The new generation of electric vehicles is changing the way consumers think about purchasing automobiles. Instead of kms per litres, BEV buyers are concerned with range. Buyers must consider charging speed in addition to size and pricing. For people who have been buying combustion-engine cars for decades, it can all be a little perplexing. Another critical decision that electrification has altered is whether to use all-wheel drive or not. Cutting-edge technology vs more consumption.
Performance and consumption
AWD offers many of the same advantages in a BEV as it does in an ICE car. Two additional drive wheels improve traction, making an AWD BEV more capable and confident in snow and other difficult conditions. However, they demand an auxiliary engine, which drains additional energy from the battery pack and makes the car heavier, reducing range. A two-wheel-drive BEV will typically have one motor attached to either the front or back axle. An AWD vehicle typically has two motors, one driving the front wheels and the other moving the rears. AWD BEVs accelerate faster than front- or rear-wheel drive vehicles due to the increase in horsepower and torque. The excitement does not end with two motors. Companies such as Tesla, and GMC sell BEVs with three or four motors, increasing performance even more. Taking a deeper look at the specifications of some of the most popular electric vehicles, you'll notice how AWD affects efficiency and range. The Hyundai Ioniq 5 SUV has an EPA range rating of up to 487 kms with RWD. With AWD, your expected range lowers to 428 kms. The discrepancy becomes more pronounced as more power and performance are added. The RWD Kia BEV6 has a range of about 500 kms. The new BEV6 GT, which features two powerful motors driving all four wheels, has a top speed of 260 kms. Of course, there are still BEVs that offer the best of both worlds. The Tesla Model Y Long Range, for example, has a range of 530 kms and AWD. AWD IC vehicles are also less fuel efficient than 2WD counterparts, but this isn't a huge concern aside from the increased emissions and gasoline prices. In a BEV, however, you must carefully consider whether the added capability of AWD is worth the loss of range — especially if you can live without it. Charging facilities aren't nearly as widespread as gasoline outlets, and BEVs are currently limited in their range. So those extra couple of dozen miles could mean a lot when you need them the most.
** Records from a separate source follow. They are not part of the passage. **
`src/rtl/smr_pkg.sv`:
```
package smr_pkg;

  localparam int unsigned N_ST = 8;
  localparam int unsigned ST_W = 3;

  // state = {r1, r2, r3}; feedback 1+D^2+D^3, feedforward 1+D+D^3
  function automatic logic [ST_W-1:0] smr_next(input logic [ST_W-1:0] s, input logic u);
    logic fb;
    fb = u ^ s[1] ^ s[0];
    return {fb, s[2], s[1]};
  endfunction

  function automatic logic smr_par(input logic [ST_W-1:0] s, input logic u);
    logic fb;
    fb = u ^ s[1] ^ s[0];
    return fb ^ s[2] ^ s[0];
  endfunction

  // predecessor of state sn is {sn[1:0], b}; input bit on that branch
  function automatic logic smr_fwd_u(input logic [ST_W-1:0] sn, input logic b);
    return sn[2] ^ sn[0] ^ b;
  endfunction

  // parity bit on the branch {sn[1:0], b} -> sn
  function automatic logic smr_fwd_p(input logic [ST_W-1:0] sn, input logic b);
    return sn[2] ^ sn[1] ^ b;
  endfunction

endpackage

```
`src/rtl/smr_branch.sv`:
```
module smr_branch #(
  parameter int IN_W  = 8,
  parameter int LLR_W = 7,
  parameter int BM_W  = LLR_W + 1
) (
  input  logic signed [IN_W-1:0] sys_i,
  input  logic signed [IN_W-1:0] par_i,
  input  logic signed [IN_W-1:0] apr_i,
  output logic signed [BM_W-1:0] gam_o [4]
);

  localparam int HI    = 2 ** (LLR_W - 1) - 1;
  localparam int LO    = -(2 ** (LLR_W - 1));
  localparam int SUM_W = LLR_W + 2;

  function automatic logic signed [LLR_W-1:0] clamp(input logic signed [IN_W-1:0] x);
    if (x > IN_W'(HI))      return LLR_W'(HI);
    else if (x < IN_W'(LO)) return LLR_W'(LO);
    else                    return x[LLR_W-1:0];
  endfunction

  logic signed [LLR_W-1:0] ls, lp, la;
  logic signed [SUM_W-1:0] s_sum, p_ext;

  always_comb begin
    ls    = clamp(sys_i);
    lp    = clamp(par_i);
    la    = clamp(apr_i);
    s_sum = SUM_W'(ls) + SUM_W'(la);
    p_ext = SUM_W'(lp);
  end

  // index = {u, p}
  for (genvar k = 0; k < 4; k++) begin : g_bm
    localparam bit UB = ((k / 2) % 2) == 1;
    localparam bit PB = (k % 2) == 1;
    logic signed [SUM_W-1:0] v;
    always_comb begin
      v = (UB ? s_sum : -s_sum) + (PB ? p_ext : -p_ext);
      gam_o[k] = BM_W'(v >>> 1);
    end
  end

endmodule

```
`src/rtl/smr_acs.sv`:
```
module smr_acs #(
  parameter int SM_W  = 10,
  parameter int BM_W  = 8,
  parameter int EXT_W = 13,
  parameter int LN2_Q = 6
) (
  input  logic signed [SM_W-1:0]  ma_i,
  input  logic signed [SM_W-1:0]  mb_i,
  input  logic signed [BM_W-1:0]  ga_i,
  input  logic signed [BM_W-1:0]  gb_i,
  output logic signed [EXT_W-1:0] res_o
);

  logic signed [EXT_W-1:0] ca, cb, diff, mag, half, corr, corr_c, big;

  always_comb begin
    ca     = EXT_W'(ma_i) + EXT_W'(ga_i);
    cb     = EXT_W'(mb_i) + EXT_W'(gb_i);
    diff   = ca - cb;
    mag    = (diff < 0) ? -diff : diff;
    half   = mag >>> 1;
    corr   = EXT_W'(LN2_Q) - half;
    corr_c = (corr < 0) ? '0 : corr;
    big    = (ca >= cb) ? ca : cb;
    res_o  = big + corr_c;
  end

endmodule

```
`src/rtl/smr_norm.sv`:
```
module smr_norm #(
  parameter int N     = 8,
  parameter int SM_W  = 10,
  parameter int EXT_W = 13
) (
  input  logic signed [EXT_W-1:0] raw_i [N],
  output logic signed [SM_W-1:0]  nrm_o [N]
);

  localparam int HI = 2 ** (SM_W - 1) - 1;
  localparam int LO = -(2 ** (SM_W - 1));

  for (genvar i = 0; i < N; i++) begin : g_n
    logic signed [EXT_W-1:0] d;
    always_comb begin
      d = raw_i[i] - raw_i[0];
      if (d > EXT_W'(HI))      nrm_o[i] = SM_W'(HI);
      else if (d < EXT_W'(LO)) nrm_o[i] = SM_W'(LO);
      else                     nrm_o[i] = d[SM_W-1:0];
    end
  end

endmodule

```
`src/rtl/smr_recursion_unit.sv`:
```
module smr_recursion_unit
  import smr_pkg::*;
#(
  parameter int IN_W     = 8,
  parameter int LLR_W    = 7,
  parameter int SM_W     = 10,
  parameter int NEG_INIT = -256,
  parameter int LN2_Q    = 6
) (
  input  logic                 clk,
  input  logic                 rst,
  input  logic                 start,
  input  logic                 init_sel,
  input  logic                 dir,
  input  logic                 in_valid,
  input  logic [IN_W-1:0]      sys_llr,
  input  logic [IN_W-1:0]      par_llr,
  input  logic [IN_W-1:0]      apr_llr,
  output logic                 out_valid,
  output logic [N_ST*SM_W-1:0] sm_out
);

  localparam int BM_W  = LLR_W + 1;
  localparam int EXT_W = SM_W + 3;
  localparam int ROWS  = 3;

  logic signed [BM_W-1:0]  gam    [4];
  logic signed [SM_W-1:0]  init_lut [ROWS][N_ST];
  logic signed [SM_W-1:0]  base_m [N_ST];
  logic signed [SM_W-1:0]  metric_q [N_ST];
  logic signed [SM_W-1:0]  nrm    [N_ST];
  logic signed [EXT_W-1:0] raw    [N_ST];
  logic [1:0]              row;
  logic                    ov_q;

  smr_branch #(.IN_W(IN_W), .LLR_W(LLR_W), .BM_W(BM_W)) u_branch (
    .sys_i(sys_llr),
    .par_i(par_llr),
    .apr_i(apr_llr),
    .gam_o(gam)
  );

  // start table: row 0 forward, row 1 backward open, row 2 backward terminated
  always_comb begin
    for (int i = 0; i < N_ST; i++) begin
      init_lut[0][i] = (i == 0) ? '0 : SM_W'(NEG_INIT);
      init_lut[1][i] = '0;
      init_lut[2][i] = (i == 0) ? '0 : SM_W'(NEG_INIT);
    end
    row = dir ? (init_sel ? 2'd2 : 2'd1) : 2'd0;
    for (int i = 0; i < N_ST; i++)
      base_m[i] = start ? init_lut[row][i] : metric_q[i];
  end

  for (genvar st = 0; st < N_ST; st++) begin : g_st
    localparam logic [ST_W-1:0] SV = ST_W'(st);
    localparam int FP0 = (st % 4) * 2;
    localparam int FP1 = FP0 + 1;
    localparam int FG0 = 2 * int'(smr_fwd_u(SV, 1'b0)) + int'(smr_fwd_p(SV, 1'b0));
    localparam int FG1 = 2 * int'(smr_fwd_u(SV, 1'b1)) + int'(smr_fwd_p(SV, 1'b1));
    localparam int BN0 = int'(smr_next(SV, 1'b0));
    localparam int BN1 = int'(smr_next(SV, 1'b1));
    localparam int BG0 = int'(smr_par(SV, 1'b0));
    localparam int BG1 = 2 + int'(smr_par(SV, 1'b1));

    logic signed [SM_W-1:0] ma, mb;
    logic signed [BM_W-1:0] ga, gb;

    always_comb begin
      if (dir) begin
        ma = base_m[BN0];
        mb = base_m[BN1];
        ga = gam[BG0];
        gb = gam[BG1];
      end else begin
        ma = base_m[FP0];
        mb = base_m[FP1];
        ga = gam[FG0];
        gb = gam[FG1];
      end
    end

    smr_acs #(.SM_W(SM_W), .BM_W(BM_W), .EXT_W(EXT_W), .LN2_Q(LN2_Q)) u_acs (
      .ma_i(ma),
      .mb_i(mb),
      .ga_i(ga),
      .gb_i(gb),
      .res_o(raw[st])
    );

    assign sm_out[st*SM_W +: SM_W] = metric_q[st];
  end

  smr_norm #(.N(N_ST), .SM_W(SM_W), .EXT_W(EXT_W)) u_norm (
    .raw_i(raw),
    .nrm_o(nrm)
  );

  always_ff @(posedge clk) begin
    if (rst) begin
      ov_q <= 1'b0;
      for (int i = 0; i < N_ST; i++) metric_q[i] <= '0;
    end else begin
      ov_q <= in_valid;
      if (in_valid) begin
        for (int i = 0; i < N_ST; i++) metric_q[i] <= nrm[i];
      end else if (start) begin
        for (int i = 0; i < N_ST; i++) metric_q[i] <= base_m[i];
      end
    end
  end

  assign out_valid = ov_q;

endmodule

```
AWD for BEVs, cutting-edge technology
One advantage of the electric motor over its ICE equivalent is its smaller size, which enables engineers more design freedom. Thus, in addition to electric vehicles with a front and rear motor, there exist alternatives with two motors on the same axle (one for each wheel) or hybrid powertrain solutions in which ICE and electric systems share jobs to provide traction to all four corners of the vehicle. Consider the recent Lamborghini Revuelto, which has an ICE (electrified) engine powering the back axle and two electric motors handling the front. Or the Alfa Romeo Tonale, which becomes Q4 in plug-in form thanks to the electric unit fitted at the rear. Also, the little Toyota Yaris Cross Hybrid, which can boast the AWD-i classification despite having a small 5.3 HP (but a powerful 52 Nm) engine at the rear. The ability to supply traction to each wheel without a driveshaft and a central differential is a considerable advantage in terms of weight, friction, and size. Having several propulsion systems also enables for more precise and responsive torque distribution. This advantage becomes even more appealing when you have one motor for each individual wheel, allowing greater torque to be allocated to the wheel with the highest grip at any one time. In a classic 4x4 arrangement, all wheels are powered (with suitable distribution) by the same engine and so work in tandem. The operation of the electric axle in a hybrid all-wheel drive system, on the other hand, can be controlled by parameters such as speed and battery charge level. It is not guaranteed that the ICE and electric components will always function together perfectly. In dual-motor electric vehicles, however, each motor is frequently tuned differently. Electric motors are not designed to function in sync all of the time, but rather to be independently optimized for specific speed and load ranges. As a result, any system's actual operation becomes extremely dependent on its intended purpose and, most significantly, the electrical control logic.